The work I produce is unoriginal, meaningless tripe…
I’m a terrible mother, who’s always too tired for her kids…
I can’t cook…
All this, according to the voice in my head, is fact. Fortunately, of late, I’ve been learning not to believe everything I think.
I first began taking notice of the mean voice in my head after meeting social scientist and self-compassion pioneer Kristen Neff, a clinical psychologist from the University of Texas, who developed something called the Self-Compassion Scale in 2003, which paved the way for a new field of psychological research. Since then almost 1500 articles or dissertations have been written about self-compassion, examining everything from the link between self-compassion and academic performance to the association between self-compassion and depression.
Although not consciously, before coming across Neff’s research, I’d assumed that my harsh internal narrative functioned as a kind-of all-natural and honourable motivational force, keeping me in check and making me strive to be a better journalist, wife, mother, sister, friend, daughter… human. I hadn't thought about it much, but I guess I assumed that without an inner cattle prod, I was at risk of becoming a selfish, amoral wastrel.
According to Neff, it is actually quite natural to be self-critical. It’s a product of evolutionary forces and probably helped us to stay in the good graces of our tribe in the wild Palaeolithic days, when a lone human was likely to be a dead human. “The fact that we spend so much of our time criticising ourselves or thinking about what we did wrong or what we might do wrong actually comes from a very wholesome desire and that’s a desire to be safe… And it's not just you, it’s actually the way the human brain is designed,” Neff explained.
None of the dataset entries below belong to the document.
<file path="src/rtl/vga_pkg.sv">
// vga_pkg: shared definitions for the 1280x1024@60 pattern sequencer.
//   Default raster timing (108 MHz pixel clock), derived totals, counter width,
//   the pattern code enumeration and the pattern rotation helper.
package vga_pkg;

  localparam int H_PIXELS_DEF = 1280;
  localparam int H_FP_DEF     = 48;
  localparam int H_SYNC_DEF   = 112;
  localparam int H_BP_DEF     = 248;
  localparam int H_TOTAL_DEF  = H_PIXELS_DEF + H_FP_DEF + H_SYNC_DEF + H_BP_DEF;  // 1688

  localparam int V_LINES_DEF  = 1024;
  localparam int V_FP_DEF     = 1;
  localparam int V_SYNC_DEF   = 3;
  localparam int V_BP_DEF     = 38;
  localparam int V_TOTAL_DEF  = V_LINES_DEF + V_FP_DEF + V_SYNC_DEF + V_BP_DEF;   // 1066

  localparam int CNT_W = 11;

  typedef enum logic [1:0] {
    PAT_SOLID   = 2'd0,
    PAT_STRIPES = 2'd1,
    PAT_BARS    = 2'd2,
    PAT_CHECK   = 2'd3
  } pattern_t;

  function automatic pattern_t next_pattern(input pattern_t p);
    case (p)
      PAT_SOLID:   return PAT_STRIPES;
      PAT_STRIPES: return PAT_BARS;
      PAT_BARS:    return PAT_CHECK;
      default:     return PAT_SOLID;
    endcase
  endfunction

endpackage

</file>
<file path="src/rtl/vga_timing_1280x1024.sv">
// vga_timing_1280x1024: raster counters and raw (unregistered) timing flags.
//   clk        in   pixel clock
//   clr        in   asynchronous active-high reset
//   hc, vc     out  horizontal / vertical counters
//   hsync_raw  out  horizontal sync derived from hc (active level SYNC_POL)
//   vsync_raw  out  vertical sync derived from vc (active level SYNC_POL)
//   vidon_raw  out  visible-region flag for the current (hc,vc)
//   frame_tick out  high on the last pixel of the frame
module vga_timing_1280x1024
  import vga_pkg::*;
#(
  parameter int H_PIXELS = H_PIXELS_DEF,
  parameter int H_FP     = H_FP_DEF,
  parameter int H_SYNC   = H_SYNC_DEF,
  parameter int H_BP     = H_BP_DEF,
  parameter int V_LINES  = V_LINES_DEF,
  parameter int V_FP     = V_FP_DEF,
  parameter int V_SYNC   = V_SYNC_DEF,
  parameter int V_BP     = V_BP_DEF,
  parameter bit SYNC_POL = 1'b1
) (
  input  logic             clk,
  input  logic             clr,
  output logic [CNT_W-1:0] hc,
  output logic [CNT_W-1:0] vc,
  output logic             hsync_raw,
  output logic             vsync_raw,
  output logic             vidon_raw,
  output logic             frame_tick
);

  localparam int H_TOTAL = H_PIXELS + H_FP + H_SYNC + H_BP;
  localparam int V_TOTAL = V_LINES + V_FP + V_SYNC + V_BP;

  logic [CNT_W-1:0] hc_reg, hc_next;
  logic [CNT_W-1:0] vc_reg, vc_next;
  logic             h_end, v_end;

  assign h_end = (hc_reg == CNT_W'(H_TOTAL - 1));
  assign v_end = (vc_reg == CNT_W'(V_TOTAL - 1));

  always_comb begin
    hc_next = h_end ? '0 : hc_reg + CNT_W'(1);
    vc_next = vc_reg;
    if (h_end) begin
      vc_next = v_end ? '0 : vc_reg + CNT_W'(1);
    end
  end

  always_ff @(posedge clk or posedge clr) begin
    if (clr) begin
      hc_reg <= '0;
      vc_reg <= '0;
    end else begin
      hc_reg <= hc_next;
      vc_reg <= vc_next;
    end
  end

  assign hc = hc_reg;
  assign vc = vc_reg;

  assign hsync_raw = ((hc_reg >= CNT_W'(H_PIXELS + H_FP)) &&
                      (hc_reg <  CNT_W'(H_PIXELS + H_FP + H_SYNC))) ? SYNC_POL : ~SYNC_POL;
  assign vsync_raw = ((vc_reg >= CNT_W'(V_LINES + V_FP)) &&
                      (vc_reg <  CNT_W'(V_LINES + V_FP + V_SYNC))) ? SYNC_POL : ~SYNC_POL;
  assign vidon_raw  = (hc_reg < CNT_W'(H_PIXELS)) && (vc_reg < CNT_W'(V_LINES));
  assign frame_tick = h_end && v_end;

endmodule

</file>
<file path="src/rtl/vga_pattern_sequencer.sv">
// vga_pattern_sequencer: raster timing plus frame-synchronous test pattern scheduling.
//   clk        in   pixel clock (108 MHz at default timing)
//   clr        in   asynchronous active-high reset
//   next_req   in   pulse: advance pattern at the next frame boundary
//   hold       in   1 = suspend auto-advance (requests still honoured)
//   next_ack   out  pulse on the boundary cycle that applies a requested advance
//   hc, vc     out  raw raster counters
//   hsync      out  registered horizontal sync, aligned with RGB
//   vsync      out  registered vertical sync, aligned with RGB
//   vidon      out  registered visible flag, aligned with RGB
//   frame_tick out  pulse on the last pixel of each frame
//   pattern    out  current pattern code
//   red/green/blue out registered 3/3/2 colour, zero outside the visible area
module vga_pattern_sequencer
  import vga_pkg::*;
#(
  parameter int H_PIXELS           = H_PIXELS_DEF,
  parameter int H_FP               = H_FP_DEF,
  parameter int H_SYNC             = H_SYNC_DEF,
  parameter int H_BP               = H_BP_DEF,
  parameter int V_LINES            = V_LINES_DEF,
  parameter int V_FP               = V_FP_DEF,
  parameter int V_SYNC             = V_SYNC_DEF,
  parameter int V_BP               = V_BP_DEF,
  parameter bit SYNC_POL           = 1'b1,
  parameter int FRAMES_PER_PATTERN = 120,
  parameter int STRIPE_LOG2        = 4
) (
  input  logic             clk,
  input  logic             clr,
  input  logic             next_req,
  input  logic             hold,
  output logic             next_ack,
  output logic [CNT_W-1:0] hc,
  output logic [CNT_W-1:0] vc,
  output logic             hsync,
  output logic             vsync,
  output logic             vidon,
  output logic             frame_tick,
  output logic [1:0]       pattern,
  output logic [2:0]       red,
  output logic [2:0]       green,
  output logic [1:0]       blue
);

  // Eight equal bars across the visible width (160 px at 1280).
  localparam int BAR_W = (H_PIXELS / 8 > 0) ? H_PIXELS / 8 : 1;
  localparam int FC_W  = (FRAMES_PER_PATTERN > 1) ? $clog2(FRAMES_PER_PATTERN) : 1;
  localparam logic [FC_W-1:0] FC_MAX = FC_W'(FRAMES_PER_PATTERN - 1);

  logic hsync_raw, vsync_raw, vidon_raw;

  vga_timing_1280x1024 #(
    .H_PIXELS (H_PIXELS),
    .H_FP     (H_FP),
    .H_SYNC   (H_SYNC),
    .H_BP     (H_BP),
    .V_LINES  (V_LINES),
    .V_FP     (V_FP),
    .V_SYNC   (V_SYNC),
    .V_BP     (V_BP),
    .SYNC_POL (SYNC_POL)
  ) u_timing (
    .clk        (clk),
    .clr        (clr),
    .hc         (hc),
    .vc         (vc),
    .hsync_raw  (hsync_raw),
    .vsync_raw  (vsync_raw),
    .vidon_raw  (vidon_raw),
    .frame_tick (frame_tick)
  );

  // ---------------- pattern FSM and request latch ----------------
  pattern_t         pattern_reg, pattern_next;
  logic [FC_W-1:0]  frame_cnt_reg, frame_cnt_next;
  logic             pending_reg, pending_next;
  logic             auto_due, req_seen;

  always_ff @(posedge clk or posedge clr) begin
    if (clr) begin
      pattern_reg   <= PAT_SOLID;
      frame_cnt_reg <= '0;
      pending_reg   <= 1'b0;
    end else begin
      pattern_reg   <= pattern_next;
      frame_cnt_reg <= frame_cnt_next;
      pending_reg   <= pending_next;
    end
  end

  always_comb begin
    // A request arriving on the boundary cycle itself is folded in directly.
    req_seen       = pending_reg | next_req;
    auto_due       = (frame_cnt_reg == FC_MAX) && !hold;
    pattern_next   = pattern_reg;
    frame_cnt_next = frame_cnt_reg;
    pending_next   = req_seen;
    next_ack       = 1'b0;
    if (frame_tick) begin
      if (auto_due || req_seen) begin
        pattern_next   = next_pattern(pattern_reg);
        frame_cnt_next = '0;
        pending_next   = 1'b0;
        next_ack       = req_seen;
      end else if (frame_cnt_reg != FC_MAX) begin
        // Saturates at the limit so that releasing hold advances at the next boundary.
        frame_cnt_next = frame_cnt_reg + FC_W'(1);
      end
    end
  end

  assign pattern = pattern_reg;

  // ---------------- colour generation ----------------
  logic [2:0]       red_next, green_next;
  logic [1:0]       blue_next;
  logic [CNT_W-1:0] bar_full;
  logic [2:0]       bar_idx;

  always_comb begin
    bar_full   = hc / CNT_W'(BAR_W);
    bar_idx    = bar_full[2:0];
    red_next   = 3'd0;
    green_next = 3'd0;
    blue_next  = 2'd0;
    if (vidon_raw) begin
      case (pattern_reg)
        PAT_SOLID: begin
          green_next = 3'd7;
        end
        PAT_STRIPES: begin
          if (vc[STRIPE_LOG2]) green_next = 3'd7;
          else                 red_next   = 3'd7;
        end
        PAT_BARS: begin
          red_next   = {3{bar_idx[2]}};
          green_next = {3{bar_idx[1]}};
          blue_next  = {2{bar_idx[0]}};
        end
        default: begin
          if (hc[6] ^ vc[6]) begin
            red_next   = 3'd7;
            green_next = 3'd7;
            blue_next  = 2'd3;
          end
        end
      endcase
    end
  end

  // Single output stage keeps sync/vidon aligned with the colour.
  always_ff @(posedge clk or posedge clr) begin
    if (clr) begin
      red   <= 3'd0;
      green <= 3'd0;
      blue  <= 2'd0;
      hsync <= ~SYNC_POL;
      vsync <= ~SYNC_POL;
      vidon <= 1'b0;
    end else begin
      red   <= red_next;
      green <= green_next;
      blue  <= blue_next;
      hsync <= hsync_raw;
      vsync <= vsync_raw;
      vidon <= vidon_raw;
    end
  end

endmodule
</file>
Unfortunately, left to its own devices, what initially starts out as well-intentioned goading towards being our best-selves, can lead to unhelpful cycles of rumination and measurably destructive effects, including depression, anxiety, substance abuse, and eating disorders. Among researchers, there’s an increasingly emphatic view that rampant self-criticism – when we overly judge and evaluate ourselves negatively – is a cause of mental disorders, as opposed to merely co-existing with them or resulting from them.
In one study, people with depression and people who had once experienced depression had much higher levels of self-criticism, compared to healthy controls, above and beyond other potential correlates of the illness such as perfectionism and rumination. Another study found that it wasn’t long-working hours or a prior history of depression that predicted whether or not young medical students would develop depression two years later, it was their levels of self-criticism. Among the men, this prediction still held true ten years later.
If the mental health implications weren’t enough to convince me to start trying to cultivate a kinder inner voice, the research indicating that self-compassion may have measurable health benefits, sure were. Although I’d previously thought that self-criticism was a potent personal motivator, it turns out that it's more effective if I speak to myself in a softer tone, such as how I would sound if I were trying to encourage a close friend or one of my kids.
Studies have shown that self-compassion is associated with all manner of healthy behaviours, including eating well and sticking to our intended diet, exercising regularly, quitting smoking, and following our doctors orders. Researchers think that this is because self-compassionate people recognise that everyone makes mistakes from time to time, and can respond to their inevitable failures and setbacks with acceptance rather than judgment, making them more resilient.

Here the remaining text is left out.